- [INFORMATION GIVEN]:
○ ○ ○ ○

`config.mk`:
```
export PLATFORM = sky130hd
export DESIGN_NAME = ahbLiteSlaveMux
export DESIGN_NICKNAME = d
export VERILOG_FILES = /design/src/hw/ahbLitePkg.sv /design/src/hw/ahbLiteSlaveMux.sv
export SDC_FILE = /design/constraint.sdc
export NUM_CORES = 1
export LEC_CHECK = 0
export BUFFER_PORTS_ARGS = -buffer_cell sky130_fd_sc_hd__buf_2
export CAP_MARGIN = 15
export CORE_ASPECT_RATIO = 0.8
export CORE_MARGIN = 2
export CORE_UTILIZATION = 30
export CTS_BUF_LIST = sky130_fd_sc_hd__clkbuf_8
export DETAILED_ROUTE_END_ITERATION = 7
export GPL_ROUTABILITY_DRIVEN = 0
export PLACE_DENSITY = 0.88
export SYNTH_ARGS = -nofsm -noshare
export SYNTH_HDL_FRONTEND = slang
export SYNTH_SLANG_ARGS = --single-unit
```
`constraint.sdc`:
```
create_clock -name HCLK -period 1.2 [get_ports HCLK]
set_input_delay 0 -clock HCLK [delete_from_list [all_inputs] [get_ports HCLK]]
set_output_delay 0 -clock HCLK [all_outputs]
set_load 0.01 [all_outputs]
```
`src/hw/ahbLitePkg.sv`:
```
package ahbLitePkg;

    // Bus encodings ------------------------
    typedef enum logic [1:0] {
        idle   = 2'b00,
        busy   = 2'b01,
        nonSeq = 2'b10,
        seq    = 2'b11
    } hTransE;

    typedef enum logic [2:0] {
        sizeByte = 3'b000,
        sizeHalf = 3'b001,
        sizeWord = 3'b010
    } hSizeE;

    typedef enum logic [1:0] {
        slaveRam     = 2'd0,
        slaveGpio    = 2'd1,
        slaveTimer   = 2'd2,
        slaveDefault = 2'd3                         // Must stay the top position
    } slaveIdE;

    // Memory map ---------------------------
    localparam int slaveCount   = 4;
    localparam int ramAddrWidth = 10;               // 1 KB, 256 words
    localparam int windowBits   = 12;               // 4 KB peripheral window
    localparam int gpioWidth    = 32;

    localparam logic [31:0] ramBase   = 32'h0000_0000;
    localparam logic [31:0] gpioBase  = 32'h4000_0000;
    localparam logic [31:0] timerBase = 32'h4000_1000;

    localparam logic [windowBits-1:0] gpioOutOfs     = 12'h000;
    localparam logic [windowBits-1:0] gpioDirOfs     = 12'h004;
    localparam logic [windowBits-1:0] gpioInOfs      = 12'h008;
    localparam logic [windowBits-1:0] timerLoadOfs   = 12'h000;
    localparam logic [windowBits-1:0] timerCtrlOfs   = 12'h004;
    localparam logic [windowBits-1:0] timerValueOfs  = 12'h008;
    localparam logic [windowBits-1:0] timerStatusOfs = 12'h00C;

    // Helpers shared by the slaves ---------
    function automatic logic isActive(hTransE trans);
        return (trans == nonSeq) || (trans == seq);  // Busy and idle carry no data
    endfunction

    function automatic logic [3:0] byteLanes(hSizeE size, logic [1:0] addrLow);
        logic [3:0] lanes;
        case (size)
            sizeByte: lanes = 4'b0001 << addrLow;
            sizeHalf: lanes = addrLow[1] ? 4'b1100 : 4'b0011;
            default:  lanes = 4'b1111;
        endcase
        return lanes;
    endfunction

    function automatic logic [31:0] laneMask(logic [3:0] lanes);
        logic [31:0] mask;
        for (int i = 0; i < 4; i++) begin
            mask[i*8 +: 8] = {8{lanes[i]}};         // Byte enable to bit mask
        end
        return mask;
    endfunction

endpackage

```
`src/hw/ahbLiteSlaveMux.sv`:
```
`timescale 1ns/1ps

module ahbLiteSlaveMux (
    input  logic                                     HCLK,
    input  logic                                     rst,
    input  logic                                     hReady,
    input  logic [ahbLitePkg::slaveCount-1:0]        hSel,
    input  ahbLitePkg::hTransE                       hTrans,
    input  logic [ahbLitePkg::slaveCount-2:0]        hReadyOutVec,  // Bus slaves only
    input  logic [ahbLitePkg::slaveCount-2:0]        hRespVec,
    input  logic [(ahbLitePkg::slaveCount-1)*32-1:0] hRDataVec,
    output logic                                     hReadyOut,
    output logic                                     hResp,
    output logic [31:0]                              hRData
);
    import ahbLitePkg::*;

    typedef enum logic {okay, errorSecond} defStateE;

    slaveIdE                selIdx;                 // Address phase owner
    slaveIdE                dataSel;                // Data phase owner
    logic                   dataPhase;
    logic                   defPhase;
    defStateE               defState;
    logic                   defReady;
    logic                   defResp;
    logic [slaveCount-1:0]  readyAll;
    logic [slaveCount-1:0]  respAll;
    logic [slaveCount*32-1:0] rDataAll;

    always_comb begin
        selIdx = slaveDefault;
        for (int i = 0; i < slaveCount; i++) begin
            if (hSel[i]) begin
                selIdx = slaveIdE'(i);              // One-hot to index
            end
        end
    end

    // Data phase tracking ------------------
    always_ff @(posedge HCLK) begin
        if (rst) begin
            dataPhase <= 1'b0;
            dataSel   <= slaveRam;
        end else if (hReady) begin
            dataPhase <= isActive(hTrans);
            if (isActive(hTrans)) begin
                dataSel <= selIdx;
            end
        end
    end

    // Default slave, two-cycle ERROR -------
    assign defPhase = dataPhase && (dataSel == slaveDefault);
    assign defReady = !(defPhase && defState == okay);      // Low in first error cycle
    assign defResp  = defPhase;

    always_ff @(posedge HCLK) begin
        if (rst) begin
            defState <= okay;
        end else if (defState == errorSecond) begin
            defState <= okay;
        end else if (defPhase) begin
            defState <= errorSecond;
        end
    end

    // Response routing, default on top
    assign readyAll = {defReady, hReadyOutVec};
    assign respAll  = {defResp, hRespVec};
    assign rDataAll = {32'h0000_0000, hRDataVec};

    assign hReadyOut = readyAll[dataSel];
    assign hResp     = respAll[dataSel];
    assign hRData    = rDataAll[dataSel*32 +: 32];

endmodule

```
* Yosys cells after proc, flatten, opt, wreduce, memory -nomap -nowiden
Index checks and enable logic that the tools add are counted.
Word-level totals: ROM bits 0, register bits 4, memories 0, RAM bits 0, bits in latches 0
Operators by class: eq/ne operators 3, div/mod/pow operators 0, add/sub/neg operators 0, reductions and logical operators 6, bitwise logic cells 1, muxes and demuxes 9, $lt $le $gt $ge 1, $mul 0, shifts and indexed selects 1
Operator list (count):
- 128-bit by 8-bit indexed part select with 32-bit output | 1
- 2-bit two-way mux | 4
- 2-bit equality test, second input constant | 3
- 1-bit binary-select mux with 2-bit select | 2
- 2-bit by 3-bit < comparator with 1-bit output, second input constant | 1
- 1-bit two-way mux | 3
- 1-bit logical AND | 2
- 2-bit AND reduction | 1
- 2-bit OR reduction | 1
- 1-bit logical NOT | 1
- 1-bit logical OR | 1
- 1-bit inverter | 1

* Logic depth before layout (Yosys ltp)
Gate-level depths: netlist of the first run.
depth in word-level cells 6, mapped depth 6, depth with buffers taken out 3

* Least setup slack after synthesis of the first run
No wires, ideal clock.
path kind reg-to-output, start point register dataSel[0], end point output port hReadyOut, data arrival time 1.000 ns, cell stages (with the launch flop) 3, required time 1.200 ns, path slack 0.200 ns, cells stage by stage dfxtp_1 > buf_6 > mux4_2
Between the ends: longest elaborated chain between the ends 6
Ends and longest elaborated chain:
- start: declaration | RTL line ahbLiteSlaveMux.sv:21 | slaveIdE dataSel;
- start signal: assignment | RTL line ahbLiteSlaveMux.sv:44 | dataSel <= slaveRam;
- start signal: assignment | RTL line ahbLiteSlaveMux.sv:48 | dataSel <= selIdx;
- 2-bit equality test | RTL line ahbLiteSlaveMux.sv:54 | assign defPhase = dataPhase && (dataSel == slaveDefault);
- 1-bit logical AND | RTL line ahbLiteSlaveMux.sv:54
- 1-bit logical AND | RTL line ahbLiteSlaveMux.sv:55 | assign defReady = !(defPhase && defState == okay);
- 1-bit logical NOT | RTL line ahbLiteSlaveMux.sv:55
- 1-bit binary-select mux with 2-bit select (*) | RTL line ahbLiteSlaveMux.sv:73 | assign hReadyOut = readyAll[dataSel];
- 1-bit two-way mux (not written as such) (*) | RTL line ahbLiteSlaveMux.sv:73
- end: declaration | RTL line ahbLiteSlaveMux.sv:12 | output logic hReadyOut,
Mark *: on every way between the ends. The rest lies on a longest branch, timed or not. The select of a mux whose other input is x is not followed.

* Worst setup path in the final report of the first run
start point register dataSel[0], end point output port hResp
Between the ends: longest elaborated chain between the ends 4
Ends and longest elaborated chain:
- 2-bit equality test | RTL line ahbLiteSlaveMux.sv:54
- 1-bit logical AND | RTL line ahbLiteSlaveMux.sv:54
- 1-bit binary-select mux with 2-bit select (*) | RTL line ahbLiteSlaveMux.sv:74 | assign hResp = respAll[dataSel];
- 1-bit two-way mux (not written as such) (*) | RTL line ahbLiteSlaveMux.sv:74
- end: declaration | RTL line ahbLiteSlaveMux.sv:13 | output logic hResp,
Marked as above.

==> metrics.cfg, run 1 <==
[critical_path]
crit_fanout = 6
rrSetupSlack_ns = 0.24
crit_chain = mux4_2 -> buf_2
cp-start-kind = register
crit_type = reg -> out
worst-path-buf-inv = 1
crit_family = multiplexers
cp_data_arrival_time_ns = 1.28
cp.required_ns = 1.20
crit_path_max_incr_delay_ns = 0.50
end_kind = output port
slowest_stage = mux4_2

[floorplanning]
die_area_um2 = 3600
initial_core_util_pct = 30.9
die_h_um = 54.1
num_rows = 18
die_w_um = 66.6
io_pins = 145
core_area_um2 = 3040

[power]
p_leak_nw = 0.902
power_density_nw_per_um2 = 651
clockPowerShare_pct = 24.9
p_sw_mw = 0.406
pwr-share-comb_pct = 61.8
seq_power_share_pct = 13.3
swShare_pct = 35.6
irDropWorstVdd_mv = 0.246
total_power_mw = 1.14
internal-power_mw = 0.735

[placed_design]
placedInstanceArea_um2 = 1670
numPortBuffers = 143
dp_hpwl_mm = 2.74

[logic_synthesis]
synth_top_area_share_pct = 34.1
synth.area.top_cells = mux2i_1 34%, o21ai_1 16%, nand2_1 14%, dfxtp_1 8.5%, buf_6 7.2%
async_flop_share_pct = 0
synth_most_common_cell = nand2_1
synth_fp_nets = 241
yosysSeqAreaShare_pct = 8.52
ys_ff_latch = 4
yosys_most_used_dff = dfxtp_1
synth_cell_types = 17
synth_top_cells_by_count = 34 x nand2_1, 32 x mux2i_1, 30 x o21ai_1
netlist_area_um2 = 940
postSynthAreaPerCell_um2 = 7.23
syn_inst = 130
synth_largest_area_cell = mux2i_1
synth-edff-count = 0
yosys_warnings = 0

[sta]
fmax_mhz = 783
slew_headroom_pct = 83.5
fin_crit_sh_pct = 106
setup_viol = 32
fin_ws_ns = -0.0766
min_period_ns = 1.28
fin_setup_tns_ns = -1.21
fin_skew_ns = 0.00106
rsz0062_at_grt = true
tightestPinTransition_ns = 0.245
hold_violations = 0
final_max_slew_viol_count = 0

[layout]
drive_above_1_share_pct = 59.9
post-route-util_pct = 57.7
multi_input_area_um2 = 744
nNetsFinal = 387
areaGrowthSynthToFinish_pct = 86.6
n_antenna_cell = 0
seq_area_um2 = 87.6
fill_cells = 279
fin_area_um2 = 1750

[worst_hold_path]
hp-class = in -> reg

[route]
drcViolationCount = 0
wire_per_inst_um = 10.5
wl_met2_mm = 1.73
drt_wl_total_mm = 3.31
drt-met1-wl_mm = 1.20
detail_route.iter0.violations = 15
top_layer_used = met4
vias = 1470
drt_first_pass_iters = 4
via_per_inst = 4.68
wl_met3_um = 352
antenna_left = 0

[grt]
grt_first_pass_wirelength_mm = 4.80
grt_overflow_total = 0
antenna_found_initial = 0
grt_pass1_vias = 1260
grt_max_degree = 27
grtUsageTotal_pct = 17.1

[run]
max_cap_violations = 0

[clock_tree]
htreeDepth = 1
path_clk_slew_ns = 0.03
cts.sinks = 4
cts_root_buf = clkbuf_8
clk_path_buf_depth = 2
cts_tree = built
numCtsBuffers = 3
clkLatencyLatePin_ns = 0.22

[outcome]
violations = setup timing
outcome = finished with violations

kinds of logic (layout without fill, tap and decap cells):
family	Yosys count	after routing	share of synthesized area [%]
simple gates	42	42	18.9
mux	34	34	38.9
flops	4	4	8.52
compound gates	37	37	20.1
buf+inv	13	157	13.6
state kept, by name, indices dropped and copies added, names as in the netlist:
register,cells
dataPhase,1
defState,1
dataSel,2
final timing paths:
kind | from | endpoint | cells past startpoint
min | hSel[3] | dataSel[0]$_SDFFE_PP0P_ | 2
max | dataSel[0]$_SDFFE_PP0P_ | hResp | 2
min reg2reg | defState$_SDFF_PP0_ | defState$_SDFF_PP0_ | 2
max reg2reg | dataSel[0]$_SDFFE_PP0P_ | dataSel[0]$_SDFFE_PP0P_ | 4
per-stage QoR:
| stage | setup slack [ns] | hold WS (ns) | cells |
|---|---|---|---|
| floorplan | 0.200 | 0.0691 | 130 |
| finish | -0.0766 | 0.0310 | 314 |
| global placement | 0.0659 | 0.211 | 309 |
| global route | -0.145 | 0.0359 | 314 |
| CTS | -0.0890 | 0.0262 | 313 |
| detailed placement | 0.0410 | 0.215 | 309 |
cell usage in the layout (no fill, tap or decap), drive strengths merged:
cell type,instances
clkbuf,3
dfxtp,4
nand2b,2
mux4,2
inv,1
nor2,2
o21ai,32
nor4,1
dlygate4sd3,1
nor3,2
mux2i,32
o31a,1
nand2,34
a21oi,4
buf,152
nor2b,1
per-layer routing:
metal / up-vias / global-route usage (%)
met2: 91 / 35.0
met1: 623 / 16.8
met3: 5 / 3.35
met5: - / 0
li1: 751 / -
met4: 0 / 7.82
timing repair:
item / CTS / global route
setup endpoints to repair: 34 / 34
resized for setup: 6 / 5
hold buffers: 1 / 0
buffers inserted: 0 / 1
endpoints found under the hold margin: 3 / 0
gates cloned: 0 / 0
pin swaps: 0 / 1
power groups by stage:
stage          registers [mW]  clock network (mW)  logic, mW
2_1_floorplan           0.145                   0      0.380
3_3_place_gp            0.154                   0      0.677
3_5_place_dp            0.155                   0      0.692
4_1_cts                 0.152               0.290      0.701
5_1_grt                 0.153               0.302      0.777
6_report                0.152               0.284      0.706
cell type report:
| class | instances | share of cell area [%] |
|---|---|---|
| repair buffers | 153 | 47.1 |
| clock buffers | 3 | 2.36 |
| multi-input cells | 113 | 42.5 |
| flip-flops and latches | 4 | 5.00 |
| inverters | 1 | 0.214 |
| well taps | 40 | 2.86 |
worst register-to-register path: cells and delay by family, from the launching register on:
kind	cells	cell delay, ns
AOI/OAI and AO/OA	2	0.20
buffers and inverters	1	0.19
DFF	1	0.40
and+or+nand+nor	1	0.11
Note: power is estimated with default switching activity, not from simulation.
==> run 2, diff against run 1 <==
==> constraint.sdc (replaced) <==
create_clock -name HCLK -period 1.2 [get_ports HCLK]
set_input_delay 0 -clock HCLK [delete_from_list [all_inputs] [get_ports HCLK]]
set_output_delay 0 -clock HCLK [all_outputs]
set_load 0.1 [all_outputs]
==> metrics.cfg, run 2 <==
[logic_synthesis]
synth_most_common_cell = nand2_1
syn_inst = 130  ; unchanged
synth_top_cells_by_count = 34 x nand2_1, 32 x mux2i_1, 30 x o21ai_1
synth.area.top_cells = mux2i_1 34%, o21ai_1 16%, nand2_1 14%, dfxtp_1 8.5%, buf_6 7.2%
yosys_warnings = 0  ; unchanged
postSynthAreaPerCell_um2 = 7.23  ; unchanged
synth_largest_area_cell = mux2i_1
netlist_area_um2 = 940  ; unchanged
synth-edff-count = 0  ; unchanged
synth_fp_nets = 241  ; unchanged
yosys_most_used_dff = dfxtp_1
async_flop_share_pct = 0  ; unchanged
synth_cell_types = 17  ; unchanged
synth_top_area_share_pct = 34.1  ; unchanged
ys_ff_latch = 4  ; unchanged
yosysSeqAreaShare_pct = 8.52  ; unchanged

[clock_tree]
cts_hold_buf = 1  ; unchanged
cts_root_buf = clkbuf_8
cts.sinks = 4  ; unchanged
htreeDepth = 1  ; unchanged
post_cts_buffers = 8  ; +8
clk_path_buf_depth = 2  ; unchanged
numCtsBuffers = 3  ; unchanged
cts_resized = 58  ; +52

[floorplanning]
initial_core_util_pct = 30.9  ; unchanged
num_rows = 18  ; unchanged
io_pins = 145  ; unchanged
die_h_um = 54.1  ; unchanged
die_w_um = 66.6  ; unchanged

[placed_design]
numPortBuffers = 143  ; unchanged
dp_hpwl_mm = 4.35  ; +59%
dp_slack_ns = -0.0914  ; -0.132 ns

[outcome]
error = [ERROR DPL-0038] Utilization greater than 100%, impossible to legalize
outcome = aborted with a tool error
haltStage = 4_1_cts

run 2: cell counts after synthesis:
No cell type changed its count.
run 2: kinds of logic after synthesis:
kind of cell,after synthesis,share of synthesized area [%]
and+or+nand+nor,42,18.9
AOI/OAI and AO/OA,37,20.1
muxes,34,38.9
buffers and inverters,13,13.6
DFF,4,8.52
run 2: per-stage QoR:
stage | setup TNS, ns | std cells | hold WS [ns] | utilization [%] | cell area [um2]
after detailed placement | -1.81 | 309 | 0.233 | 84.9 | 2580
after floorplan | -3.59 | 130 | 0.0691 | - | 1360
after global placement | -0.240 | 309 | 0.210 | 84.9 | 2580
==> run 3, diff against run 2 <==
--- a/config.mk
+++ b/config.mk
@@ -7,13 +7,11 @@
 export LEC_CHECK = 0
 export BUFFER_PORTS_ARGS = -buffer_cell sky130_fd_sc_hd__buf_2
 export CAP_MARGIN = 15
-export CORE_ASPECT_RATIO = 0.8
-export CORE_MARGIN = 2
-export CORE_UTILIZATION = 30
-export CTS_BUF_LIST = sky130_fd_sc_hd__clkbuf_8
+export CORE_AREA = 2 2 63 65
 export DETAILED_ROUTE_END_ITERATION = 7
+export DIE_AREA = 0 0 65 67
 export GPL_ROUTABILITY_DRIVEN = 0
-export PLACE_DENSITY = 0.88
+export PLACE_DENSITY_LB_ADDON = 0.15
 export SYNTH_ARGS = -nofsm -noshare
 export SYNTH_HDL_FRONTEND = slang
 export SYNTH_SLANG_ARGS = --single-unit
==> metrics.cfg, run 3 (synthesis gave the netlist of run 1 again) <==
[outcome]
outcome = finished with violations
violations = setup timing

[floorplanning]
die_h_um = 67  ; +24%
num_rows = 22  ; +4
die_w_um = 65  ; -2.4%
initial_core_util_pct = 26.1  ; -4.8 points
core_area_um2 = 3610
io_pins = 145  ; unchanged
die_area_um2 = 4360

[layout]
largest_reg_flops = 2
reg_top3 = dataSel: 2 flops, dataPhase: 1 flops, defState: 1 flops
drive_above_1_share_pct = 87.7
n_antenna_cell = 0
top_register = dataSel
post-route-util_pct = 81.9
final_common_cell = buf_2
layout_common_cells = 109 x buf_2, 38 x buf_12, 32 x o21ai_4
areaGrowthSynthToFinish_pct = 214
fin_area_um2 = 2950
finalNonFillerCells = 332
nNetsFinal = 396

[critical_path]
crit_chain = buf_12 -> nor2b_4 -> buf_12 -> clkbuf_16 -> nand2_2 -> o21ai_4 -> buf_12
cp_data_arrival_time_ns = 1.47
crit_path_max_incr_delay_ns = 0.35
cpMostUsedCell = buf_12
crit_type = reg -> out
slowest_stage = dfxtp_4
critPathLaunch = dataSel[0]$_SDFFE_PP0P_
worst-path-buf-inv = 4
cp.required_ns = 1.20
crit_fanout = 9
r2r_cells = 6
cp-start-kind = register
end_kind = output port
r2r-start = dataSel[0]$_SDFFE_PP0P_
critical_path_depth = 7
crit_family = buffers and inverters

[grt]
grtUsageTotal_pct = 18.6
grt_first_pass_wirelength_mm = 6.42
grt_overflow_total = 0
antenna_found_initial = 0
grt_pass1_vias = 1454
grt_max_degree = 19

[worst_hold_path]
hp-start = hSel[3]
hp-class = in -> reg
holdPathStages = 2

[power]
total_power_mw = 3.02
seq_power_share_pct = 4.9
clockPowerShare_pct = 9.8
swShare_pct = 54.0
pwr-share-comb_pct = 85.3
power_density_nw_per_um2 = 1020
irDropWorstVdd_mv = 0.610
internal-power_mw = 1.39
p_sw_mw = 1.63
p_leak_nw = 1.28

[sta]
tightestPinTransition_ns = 0.353
slew_headroom_pct = 76.5
hold_violations = 0
fin_crit_sh_pct = 122
fin_skew_ns = 0.00593
setup_viol = 34
fmax_mhz = 681
min_period_ns = 1.47
fin_ws_ns = -0.269
final_max_slew_viol_count = 0
rsz0062_at_grt = true
fin_setup_tns_ns = -8.33
whs_ns = 0.0258

[route]
drt_first_pass_iters = 2
detail_route.iter0.violations = 33
vias = 1563
via_per_inst = 4.71
drt_wl_total_mm = 4.68
wire_per_inst_um = 14.1
drcViolationCount = 0
antenna_left = 0

[placed_design]
dp_hpwl_mm = 3.64  ; -16%
placedCellCount = 316  ; +2.3%
dp_slack_ns = -0.0388  ; +0.0526 ns
placedInstanceArea_um2 = 2570  ; -0.39%
numPortBuffers = 143  ; unchanged

[clock_tree]
clk_path_buf_depth = 2  ; unchanged
cts.sinks = 4  ; unchanged
cts_tree = built
htreeDepth = 1  ; unchanged
clkLatencyLatePin_ns = 0.22
cts_root_buf = clkbuf_8
path_clk_slew_ns = 0.03
numCtsBuffers = 3  ; unchanged

[run]
max_cap_violations = 0

run 3: worst paths after layout:
| path | to | slack, ns |
|---|---|---|
| setup / recovery | hRData[26] | -0.27 |
| hold reg to reg | dataPhase$_SDFFE_PP0P_ | 0.49 |
| hold / removal | dataSel[0]$_SDFFE_PP0P_ | 0.03 |
| setup reg to reg | dataSel[0]$_SDFFE_PP0P_ | 0.01 |
run 3: what timing repair did:
action / in CTS / in global routing
buffers inserted: 1 / 8
gates cloned: 0 / 2
endpoints found under the hold margin: 2 / 0
hold buffers: 1 / 0
gates resized for setup: 10 / 46
endpoints found under the setup margin: 34 / 34
run 3: routing by layer:
metal	part of all wire [%]	track usage (%)	routed length (um)
met3	8.5	4.39	397
met2	58	38.4	2700
met4	0	1.60	0
met5	0	0	0
met1	34	19.4	1580
run 3: final cells by class:
type,count,area (um2)
clock buffers,4,45.0
repair buffers,162,1470
fillers,251,652
flip-flops and latches,4,87.6
inverters,1,3.75
multi-input cells,113,1290
well taps,48,60.1
run 3: worst register-to-register path, cell delays in order (launching register included):
cell	delay [ns]
dfxtp_4	0.35
buf_12	0.14
buf_8	0.16
buf_4	0.15
a21oi_1	0.12
nor2_1	0.06
o31a_1	0.09
run 3: power by group through the flow:
stage	clock (mW)	combinational (mW)	sequential (mW)
after floorplan	0	1.59	0.145
after global placement	0	2.38	0.154
after detailed placement	0	2.40	0.154
after CTS	0.303	2.44	0.149
after global routing	0.309	2.65	0.151
final	0.295	2.57	0.149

○ ○ ○ ○

- [TASK PROMPT]: Each line above from the one with "placedInstanceArea_um2 = 2570" up to and including the one with "gates cloned: 0 / 2" must be set down exactly, and no line outside that span may appear.

- [ANSWER TO THIS TASK]:
placedInstanceArea_um2 = 2570  ; -0.39%
numPortBuffers = 143  ; unchanged

[clock_tree]
clk_path_buf_depth = 2  ; unchanged
cts.sinks = 4  ; unchanged
cts_tree = built
htreeDepth = 1  ; unchanged
clkLatencyLatePin_ns = 0.22
cts_root_buf = clkbuf_8
path_clk_slew_ns = 0.03
numCtsBuffers = 3  ; unchanged

[run]
max_cap_violations = 0

run 3: worst paths after layout:
| path | to | slack, ns |
|---|---|---|
| setup / recovery | hRData[26] | -0.27 |
| hold reg to reg | dataPhase$_SDFFE_PP0P_ | 0.49 |
| hold / removal | dataSel[0]$_SDFFE_PP0P_ | 0.03 |
| setup reg to reg | dataSel[0]$_SDFFE_PP0P_ | 0.01 |
run 3: what timing repair did:
action / in CTS / in global routing
buffers inserted: 1 / 8
gates cloned: 0 / 2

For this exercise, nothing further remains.